6 Tips To Prepare for Your Best Season Yet

by Cassandra Johnson

boy running to finish 
This article originally appeared in USA Triathlon Kids magazine.
 
Here are six tips from USA Triathlon Certified Coaches to improve your fitness and stay healthy during the offseason.
 
1. Get strong. You don’t have to go to a gym to do strength training. Make it fun by playing with your friends! Jump rope, climb and do pull-ups at the playground. Play football, soccer, or if it snows, go skiing, sledding or skating. – Judi Carbary, USAT LI, San Diego Youth Tri Team
 
2. Brainstorm goals for the coming season. Maybe you want to speed up your run so you can podium.

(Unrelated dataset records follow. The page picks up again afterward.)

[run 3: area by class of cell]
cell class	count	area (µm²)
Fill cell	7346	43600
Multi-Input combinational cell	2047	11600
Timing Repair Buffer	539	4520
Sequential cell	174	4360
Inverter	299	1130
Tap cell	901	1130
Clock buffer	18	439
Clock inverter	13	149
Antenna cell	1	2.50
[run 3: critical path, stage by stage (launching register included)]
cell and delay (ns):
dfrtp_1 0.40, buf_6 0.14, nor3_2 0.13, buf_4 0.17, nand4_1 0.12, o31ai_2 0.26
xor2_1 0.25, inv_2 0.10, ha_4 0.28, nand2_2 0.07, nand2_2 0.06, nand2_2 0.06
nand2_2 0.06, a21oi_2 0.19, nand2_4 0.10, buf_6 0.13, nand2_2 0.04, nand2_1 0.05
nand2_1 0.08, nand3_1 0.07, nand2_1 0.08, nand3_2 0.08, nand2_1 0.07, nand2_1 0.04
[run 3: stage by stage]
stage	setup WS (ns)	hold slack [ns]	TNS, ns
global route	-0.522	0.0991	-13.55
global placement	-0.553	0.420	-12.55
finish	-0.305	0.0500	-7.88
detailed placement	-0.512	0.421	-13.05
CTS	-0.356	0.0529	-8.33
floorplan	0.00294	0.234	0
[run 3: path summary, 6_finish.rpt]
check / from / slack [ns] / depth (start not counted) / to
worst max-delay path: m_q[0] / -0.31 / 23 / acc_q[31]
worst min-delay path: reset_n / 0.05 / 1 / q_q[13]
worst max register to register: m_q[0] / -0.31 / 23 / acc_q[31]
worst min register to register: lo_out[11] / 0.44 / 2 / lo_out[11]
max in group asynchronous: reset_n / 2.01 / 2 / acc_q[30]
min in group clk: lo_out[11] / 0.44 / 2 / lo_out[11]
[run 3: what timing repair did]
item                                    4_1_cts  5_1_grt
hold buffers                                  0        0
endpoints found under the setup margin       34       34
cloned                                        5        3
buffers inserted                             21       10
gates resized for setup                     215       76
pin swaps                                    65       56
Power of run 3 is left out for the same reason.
===== config.mk =====
export PLATFORM = sky130hd
export DESIGN_NAME = bird_ctrl
export DESIGN_NICKNAME = d
export VERILOG_FILES = /design/src/rtl/bird_ctrl.sv
export SDC_FILE = /design/constraint.sdc
export NUM_CORES = 1
export LEC_CHECK = 0
export ABC_AREA = 1
export CORE_MARGIN = 5
export CORE_UTILIZATION = 39
export DETAILED_ROUTE_END_ITERATION = 10
export PLACE_DENSITY_LB_ADDON = 0.25
export SYNTH_ARGS = -nofsm -noshare
export SYNTH_HDL_FRONTEND = slang
export SYNTH_SLANG_ARGS = --single-unit

===== constraint.sdc =====
create_clock -name clk -period 2.3 [get_ports clk]
set_input_delay 0.575 -clock clk [delete_from_list [all_inputs] [get_ports clk]]
set_output_delay 0.575 -clock clk [all_outputs]
set_load 0.01 [all_outputs]

===== src/rtl/bird_ctrl.sv =====
// Bird sprite controller: spawns, scrolls left per tick, renders via sprite ROM.
// Optional wing-flap animation enabled with macro BIRD_FLAP_EN (default build: frame fixed at 0).
module bird_ctrl #(
    parameter logic [9:0]  BIRD_Y     = 10'd300,
    parameter logic [10:0] X_START    = 11'd640,
    parameter logic [10:0] SPEED      = 11'd4,
    parameter int          FLAP_TICKS = 8
) (
    input  logic        clk,
    input  logic        rst,
    input  logic        tick,
    input  logic        run,
    input  logic        spawn,
    input  logic [9:0]  pix_x,
    input  logic [9:0]  pix_y,
    output logic [11:0] rom_addr,
    input  logic [49:0] rom_data,
    output logic        bird_on,
    output logic [10:0] bird_x,
    output logic        active,
    output logic        done
);

    typedef enum logic [1:0] {IDLE, FLY, FREEZE} state_t;

    state_t      state, state_nxt;
    logic [10:0] bx, bx_nxt;
    logic        done_nxt;
    logic        frame;

    // A tick that moves the bird without ending the flight; drives the flap counter.
    logic        move_tick;
    logic        launch;

    assign launch    = (state == IDLE) && spawn && run;
    assign move_tick = (state == FLY) && run && tick && (bx >= SPEED);

    always_ff @(posedge clk or posedge rst) begin
        if (rst) begin
            state <= IDLE;
            bx    <= 11'd0;
            done  <= 1'b0;
        end else begin
            state <= state_nxt;
            bx    <= bx_nxt;
            done  <= done_nxt;
        end
    end

    always_comb begin
        state_nxt = state;
        bx_nxt    = bx;
        done_nxt  = 1'b0;
        case (state)
            IDLE: begin
                if (spawn && run) begin
                    state_nxt = FLY;
                    bx_nxt    = X_START;
                end
            end
            FLY: begin
                // Freeze takes priority over a coincident tick.
                if (!run) begin
                    state_nxt = FREEZE;
                end else if (tick) begin
                    if (bx < SPEED) begin
                        bx_nxt    = 11'd0;
                        state_nxt = IDLE;
                        done_nxt  = 1'b1;
                    end else begin
                        bx_nxt = bx - SPEED;
                    end
                end
            end
            FREEZE: begin
                if (run) state_nxt = FLY;
            end
            default: state_nxt = IDLE;
        endcase
    end

`ifdef BIRD_FLAP_EN
    localparam int FW = (FLAP_TICKS > 1) ? $clog2(FLAP_TICKS) : 1;

    logic [FW-1:0] flap, flap_nxt;
    logic          frame_q, frame_nxt;

    always_ff @(posedge clk or posedge rst) begin
        if (rst) begin
            flap    <= '0;
            frame_q <= 1'b0;
        end else begin
            flap    <= flap_nxt;
            frame_q <= frame_nxt;
        end
    end

    always_comb begin
        flap_nxt  = flap;
        frame_nxt = frame_q;
        if (launch) begin
            flap_nxt  = '0;
            frame_nxt = 1'b0;
        end else if (move_tick) begin
            if (flap == FW'(FLAP_TICKS - 1)) begin
                flap_nxt  = '0;
                frame_nxt = ~frame_q;
            end else begin
                flap_nxt = flap + 1'b1;
            end
        end
    end

    assign frame = frame_q;
`else
    assign frame = 1'b0;
`endif

    // Window compare is done one bit wider than the pixel counters so bird_x+49 never wraps.
    logic [11:0] x_hi;
    logic [10:0] y_lo, y_hi;
    logic        win;
    logic [7:0]  row;
    logic [5:0]  col;
    logic [5:0]  bit_idx;
    logic        pix_hit;

    assign x_hi = {1'b0, bx} + 12'd49;
    assign y_lo = {1'b0, BIRD_Y};
    assign y_hi = y_lo + 11'd38;

    assign win = active
              && ({1'b0, pix_y} >= y_lo) && ({1'b0, pix_y} <= y_hi)
              && ({1'b0, pix_x} >= bx)   && ({2'b00, pix_x} <= x_hi);

    // Only the low bits of the offsets matter inside the window.
    assign row     = pix_y[7:0] - BIRD_Y[7:0];
    assign col     = pix_x[5:0] - bx[5:0];
    assign bit_idx = 6'd49 - col;

    assign rom_addr = win ? {3'b000, frame, row} : 12'h000;
    assign pix_hit  = win && rom_data[bit_idx];

    always_ff @(posedge clk or posedge rst) begin
        if (rst) bird_on <= 1'b0;
        else     bird_on <= pix_hit;
    end

    assign bird_x = bx;
    assign active = (state != IDLE);

endmodule
`src/rtl/decimator_ctrl.sv`:
```
// Decimation sequencer: keeps every Nth accepted sample after sync alignment and
// presents it on a registered valid/ready output with sticky overflow/config-error flags.
module decimator_ctrl #(
   parameter int DATA_WIDTH    = 8,
   parameter int RATIO_WIDTH   = 16,
   parameter int DEFAULT_RATIO = 2
) (
   input  logic                   clk,
   input  logic                   rst,
   input  logic                   en,
   input  logic [RATIO_WIDTH-1:0] cfg_ratio,
   input  logic                   cfg_load,
   input  logic                   sync_i,
   input  logic [DATA_WIDTH-1:0]  data_in,
   input  logic                   data_in_valid,
   input  logic                   data_ready,
   output logic [DATA_WIDTH-1:0]  data_out,
   output logic                   data_valid,
   output logic                   busy,
   output logic                   overflow,
   output logic                   cfg_err,
   output logic [1:0]             state_dbg
);

   // Output handshake: a sample moves downstream on any cycle where
   // data_valid & data_ready; data_out is held stable while data_valid & !data_ready.

   typedef enum logic [1:0] {
      IDLE  = 2'd0,
      ARM   = 2'd1,
      RUN   = 2'd2,
      DRAIN = 2'd3
   } state_t;

   localparam logic [RATIO_WIDTH-1:0] ONE         = RATIO_WIDTH'(1);
   localparam logic [RATIO_WIDTH-1:0] RESET_RATIO =
      (DEFAULT_RATIO < 2) ? ONE : RATIO_WIDTH'(DEFAULT_RATIO);

   state_t                 state;
   logic [RATIO_WIDTH-1:0] ratio;
   logic [RATIO_WIDTH-1:0] phase;
   logic [RATIO_WIDTH-1:0] ratio_m1;
   logic [RATIO_WIDTH-1:0] cur_phase;
   logic [RATIO_WIDTH-1:0] phase_inc;
   logic                   arm_go;
   logic                   realign;
   logic                   accept;
   logic                   hit;
   logic                   xfer;

   // Ratio is never below 1, so ratio-1 cannot wrap and phase never exceeds it.
   always_comb begin
      ratio_m1  = ratio - ONE;
      arm_go    = (state == ARM) && en && sync_i;
      realign   = arm_go || ((state == RUN) && sync_i);
      accept    = (state == RUN) || arm_go;
      cur_phase = realign ? '0 : phase;
      phase_inc = (cur_phase == ratio_m1) ? '0 : cur_phase + ONE;
      hit       = accept && data_in_valid && (cur_phase == '0);
      xfer      = data_valid && data_ready;
   end

   assign state_dbg = state;

   always_ff @(posedge clk) begin
      if (!rst) begin
         state      <= IDLE;
         ratio      <= RESET_RATIO;
         phase      <= '0;
         data_out   <= '0;
         data_valid <= 1'b0;
         busy       <= 1'b0;
         overflow   <= 1'b0;
         cfg_err    <= 1'b0;
      end else begin
         if (cfg_load) begin
            if (state == IDLE)
               ratio <= (cfg_ratio <= ONE) ? ONE : cfg_ratio;
            else
               cfg_err <= 1'b1;
         end

         if (accept) begin
            if (data_in_valid)
               phase <= phase_inc;
            else if (realign)
               phase <= '0;
         end

         // A hit may reuse the slot in the same cycle it is being drained.
         if (hit && (!data_valid || data_ready)) begin
            data_out   <= data_in;
            data_valid <= 1'b1;
         end else if (hit) begin
            overflow <= 1'b1;
         end else if (xfer) begin
            data_valid <= 1'b0;
         end

         case (state)
            IDLE: if (en) begin
               state <= ARM;
               busy  <= 1'b1;
            end
            ARM: if (!en) begin
               state <= IDLE;
               busy  <= 1'b0;
            end else if (sync_i) begin
               state <= RUN;
            end
            RUN: if (!en) state <= DRAIN;
            DRAIN: if (!data_valid || data_ready) begin
               state <= IDLE;
               busy  <= 1'b0;
            end
            default: begin
               state <= IDLE;
               busy  <= 1'b0;
            end
         endcase
      end
   end

endmodule

```
`config.mk`:
```
export PLATFORM = sky130hd
export DESIGN_NAME = decimator_ctrl
export DESIGN_NICKNAME = d
export VERILOG_FILES = /design/src/rtl/decimator_ctrl.sv
export SDC_FILE = /design/constraint.sdc
export NUM_CORES = 1
export LEC_CHECK = 0
export ABC_CLOCK_PERIOD_IN_PS = 4750
export CORE_UTILIZATION = 30
export CTS_CLUSTER_SIZE = 10
export DETAILED_ROUTE_END_ITERATION = 10
export SYNTH_ARGS = -nofsm -noshare
export SYNTH_HDL_FRONTEND = slang
export SYNTH_SLANG_ARGS = --single-unit
```
`constraint.sdc`:
```
create_clock -name clk -period 4.75 [get_ports clk]
set_input_delay 0.7125 -clock clk [delete_from_list [all_inputs] [get_ports clk]]
set_output_delay 0.7125 -clock clk [all_outputs]
set_load 0.01 [all_outputs]
```
==> results of run 1 <==
[layer usage]
layer,GRT usage,share of wire
met1,0.2199,0.51
met5,0,0
met2,0.2311,0.44
met4,0.04286,0.0077
met3,0.02140,0.041
[cell families after synthesis]
group	count (synthesis)	synth area share
and+or+nand+nor	211	0.3668
AOI/OAI and AO/OA	85	0.1973
DFF	46	0.2970
buffers and inverters	40	0.05448
xor gates and xnor gates	12	0.04277
muxes	9	0.02946
adders and majority gates	3	0.01211
[registers in the layout, summed over array words and instances, names as in the netlist, named ones only]
name	flops
busy	1
cfg_err	1
data_out	8
data_valid	1
overflow	1
phase	16
ratio	16
state_dbg	1
[cells in the mapped netlist, types with 5 or more instances]
master and instances:
sky130_fd_sc_hd__a21boi_0 17, sky130_fd_sc_hd__a21oi_1 9, sky130_fd_sc_hd__a22oi_1 7, sky130_fd_sc_hd__and3_1 8, sky130_fd_sc_hd__clkbuf_1 22, sky130_fd_sc_hd__dfxtp_1 46, sky130_fd_sc_hd__inv_1 11, sky130_fd_sc_hd__mux2i_1 8
sky130_fd_sc_hd__nand2_1 62, sky130_fd_sc_hd__nand3_1 26, sky130_fd_sc_hd__nand4_1 12, sky130_fd_sc_hd__nor2_1 26, sky130_fd_sc_hd__nor2b_1 19, sky130_fd_sc_hd__nor3_1 10, sky130_fd_sc_hd__nor4_1 10, sky130_fd_sc_hd__o21ai_0 18
sky130_fd_sc_hd__o31ai_1 5, sky130_fd_sc_hd__or3_1 9, sky130_fd_sc_hd__xnor2_1 6
[metrics by stage]
stage	utilization	cell area, um2	setup slack (ns)	power [uW]	std cells
6_report	0.3745	3711	1.304	883.2	565
5_1_grt	0.3745	3711	1.081	926.3	565
4_1_cts	0.3745	3711	1.311	893.9	565
3_5_place_dp	0.3635	3602	0.9788	597.1	557
3_3_place_gp	0.3635	3602	1.009	594.5	557
2_1_floorplan	-	3100	1.591	537.0	406
[power by group through the flow]
stage | clock network, uW | registers (uW) | logic [uW]
CTS | 305 | 418 | 171
global route | 317 | 421 | 188
finish | 294 | 418 | 171
floorplan | 0 | 420 | 117
global placement | 0 | 426 | 168
detailed placement | 0 | 427 | 170
[worst min-delay path by stage]
stage,start,endpoint,slack [ns]
final,overflow,overflow,0.48
after global routing,cfg_err,cfg_err,0.51
after detailed placement,overflow,overflow,0.46
after CTS,overflow,overflow,0.48
after global placement,overflow,overflow,0.46
after floorplan,ratio[15],ratio[15],0.46
[area by class of cell]
cell class / count / share of cell area
multi-input combinational: 320 / 0.5418
sequential: 46 / 0.2481
timing repair buffer: 47 / 0.1247
tap: 133 / 0.04484
clock buffer: 5 / 0.01854
inverter: 11 / 0.01113
clock inverter: 3 / 0.01079
==> qor.txt, run 1 <==
====================================================================================
Number of enable-type register cells in the synthesized netlist                    0
Post-route clock period utilization                                           0.7254
Worst Path Max Fanout                                                             19
Global-route usage over all layers                                            0.1514
Slack of the worst reg-to-reg path                                           1.46 ns
Crit Reg-Reg Startpoint                                                     ratio[0]
Count of hold buffers inserted by post-cts repair                                  0
Area of all sequential standard cells                                      920.9 um2
Yosys synthesis warning count                                                      0
Flip-flop and latch count after synthesis                                         46
Fillers                                                                         1067
Critical path class                                                        in -> reg
Cell Pwr Density                                                        238.0 mW/mm2
Clock root buffer                                                       sky130_fd_sc_hd__clkbuf_8
Transition at the pin with the smallest max-transition slack               0.9725 ns
Ranking of synthesized cells by area                                    sky130_fd_sc_hd__dfxtp_1 (30%), sky130_fd_sc_hd__nand2_1 (7.5%), sky130_fd_sc_hd__nand3_1 (4.2%), sky130_fd_sc_hd__a21boi_0 (4.1%), sky130_fd_sc_hd__nor2b_1 (3.8%)
Fin nets                                                                         465
Proportion of layout cells with a drive suffix above 1                       0.05324
Top cell family by delay on the critical path                           simple AND/OR/NAND/NOR gates
Setup-violating endpoint count in the final report                                 0
Int Pwr                                                                     635.8 uW
Worst-case hold slack                                                      0.4791 ns
Cell count after synthesis                                                       406
Starting DRC count in detailed routing                                           132
Synth Net Count                                                                  440
Max Cap Viol                                                                       0
Final number of max-transition violations                                          0
Share of synthesized registers carrying an async set or reset                      0
Count of standard-cell rows                                                       36
Source-to-sink clock delay at the later pin of the worst-skew pair           0.30 ns
Number of antenna violations at the first check in global routing                  0
Area used by multi-input combinational logic                            0.002011 mm2
Number of buffers and inverters on the critical path                               1
Count of cells along the worst register-to-register path                          10
Hold WC Path Type                                                         reg -> reg
CTS tree                                                                         yes
Sequential cell fraction of total power                                        0.473
Critical Path End                                                          phase[10]
Critical path startpoint                                                      sync_i
Peak supply drop                                                           0.1123 mV
Kind of start point of the critical path                                   input pin
Worst-path cell with the longest stage delay                            sky130_fd_sc_hd__clkdlybuf4s50_1
Clock Tree Buf Depth                                                               2
Half-perimeter wire length of the detailed placement result                  5913 um
Area share of the largest cell type after synthesis                           0.2970
Unrepaired setup endpoints after global routing                                false
Die Outline Area                                                         0.01075 mm2
Remaining design rule violation count                                              0
Sum of negative setup slack                                                     0 ns
Most frequent cells in the layout                                       sky130_fd_sc_hd__nand2_1 (62), sky130_fd_sc_hd__dfxtp_1 (46), sky130_fd_sc_hd__clkdlybuf4s50_1 (44)
Worst path max stage delay                                                   0.50 ns
Register area share after synthesis                                           0.2970
Clock sink total                                                                  46
Synthesis-to-finish area growth                                               19.69%
Pre-Repair DR Iteration Count                                                      5
Pin count of the biggest net entering global routing                              44
Post-layout min period                                                      3.446 ns
GR Overflow Total                                                                  0
Port-buffer cells                                                                 44
Cell taking the most area after synthesis                               sky130_fd_sc_hd__dfxtp_1
CTS clock-pin slew for the worst setup and hold paths                        0.09 ns
Syn avg cell area                                                          7.637 um2
Top-level port count                                                              45
Number of levels in the clock H-tree                                               2
Switching share of power                                                      0.2801
Most common cell after layout, fill and taps aside                      sky130_fd_sc_hd__nand2_1
Final setup skew                                                         0.003664 ns
Die H                                                                       103.7 um
Arrival time reported for the critical path endpoint                         3.63 ns
Core box area                                                           0.009910 mm2
Number of nets with antenna violations after detailed routing                      0
Via-per-instance ratio                                                         5.313
Cells along the critical path                                           clkdlybuf4s50_1 -> and4b_1 -> o31a_1 -> or3_1 -> a2111o_1 -> a211oi_2 -> nand4_4 -> nand3_1 -> o21ai_0
Total via count in the routed design                                            3002
Weighted congestion at the end of routability-driven global placement         0.8508
End of the worst register-to-register path                                 phase[10]
Diodes inserted                                                                    0
Clock share of power                                                           0.333
Final hold vios                                                                    0
Vias in the first global route                                                  2730
Type of destination of the critical path                                    register
Fmax                                                                      0.2902 GHz
Die span in x                                                               103.7 um
Psw                                                                         247.4 uW
Reported leakage power                                                   0.001295 uW
Relative max-transition margin                                                0.3493
First-pass GRT wire length                                                  13620 um
Count of cell instances traversed by the critical path                             9
Run status                                                              finished, final reports clean
Post-Synthesis Cell Area                                                0.003100 mm2
Initial Util                                                                  0.3129
Number of unique standard cell types used by synthesis                            63
Resized Gates After CTS                                                            0
DRT Wirelength                                                               8029 um
Gate power share                                                               0.193
Crit path required time                                                      4.94 ns
Routed length per placed instance                                           14.21 um
Number of buffers added by the clock tree synthesis step                           5
Cell depth of the worst hold path                                                  1
Post CTS Setup Buffer Count                                                        0
Primary flip-flop cell chosen by synthesis mapping                      sky130_fd_sc_hd__dfxtp_1
====================================================================================
Power figures use the tool's default switching activity.
<file path="config.mk">
export PLATFORM = sky130hd
export DESIGN_NAME = rc_filter_channel_sequencer
export DESIGN_NICKNAME = d
export VERILOG_FILES = /design/src/rtl/rc_filter_pkg.sv /design/src/rtl/rc_high_pass_mac.sv /design/src/rtl/rc_filter_channel_sequencer.sv
export SDC_FILE = /design/constraint.sdc
export NUM_CORES = 1
export LEC_CHECK = 0
export CAP_MARGIN = 25
export CORE_MARGIN = 2
export CORE_UTILIZATION = 41
export CTS_CLUSTER_SIZE = 10
export DETAILED_ROUTE_END_ITERATION = 8
export GPL_TIMING_DRIVEN = 0
export HOLD_SLACK_MARGIN = 0.15
export PLACE_DENSITY = 0.55
export REMOVE_ABC_BUFFERS = 1
export SETUP_SLACK_MARGIN = 0.2
export SKIP_CTS_REPAIR_TIMING = 1
export SLEW_MARGIN = 20
export SYNTH_ARGS = -nofsm -noshare
export SYNTH_HDL_FRONTEND = slang
export SYNTH_HIERARCHICAL = 1
export SYNTH_SLANG_ARGS = --single-unit
export TNS_END_PERCENT = 5
</file>
<file path="constraint.sdc">
create_clock -name clk -period 29.3 [get_ports clk]
set_input_delay 2.93 -clock clk [delete_from_list [all_inputs] [get_ports clk]]
set_output_delay 2.93 -clock clk [all_outputs]
set_load 0.1 [all_outputs]
</file>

How much do you want to work to reach that goal? Are you willing to spend more time running? Can you get eight hours of sleep every night? Talk to your parents and coach about what makes sense for you and if your commitment matches your goal. – Morgan Hoff man Johnson, USAT LII and Y&J, Team Playtri
 
3. Join a local swim club. By working on stroke mechanics, efficiency and endurance, you’ll be ready for a swim PR next season. Many triathletes only swim freestyle, but a swim club and coach will help you practice additional strokes, which will increase your flexibility, strength and endurance. You may find that swim club turns into a yearlong activity, as the benefits and fun of age-group swimming are quite contagious. – Dave Burgess, USAT LII, Podium Training Systems
 
4. Focus on nutrition. Challenge yourself to prepare a meal every week. Start by making a list of your favorite foods. Ask a parent, research online or simply create a list of items needed to make each dish. Help shop for the ingredients. Then have an adult assist with the cooking and preparation, but try to do most of the work yourself! – Shelly O’Brien, USAT LIII, IconOne Multisport
 
5. Choose the correct clothing for outdoor training. Check the weather, and assume it will be colder than you think. You don’t want to risk hypothermia, where your body temperature drops too low. Start with a thin layer on your skin to wick away sweat. Add a warmer layer and finish with a soft “shell” or heavier jacket, plus tights or pants. As you warm up, it’s easy to take a layer off . – Mark Sortino, USAT LII, Team MPI
 
6. Try a new activity like snowshoeing. Snowshoe running is exploding in popularity across the country, and it’s easy to learn. Schedule a snowshoe run as a replacement for a run session — distance, pace work and even uphill repetitions. Games like freeze tag or back-to-front sprints can be done on snowshoes in a snowy field. You’ll see improvements in strength and body awareness — plus, it’s a lot of fun! – Kurt Perham, USAT LIII, PBM Coaching
 
The views expressed in this article are the opinion of the author and not necessarily the practices of USA Triathlon. Before starting any new diet or exercise program, you should check with your physician and/or coach.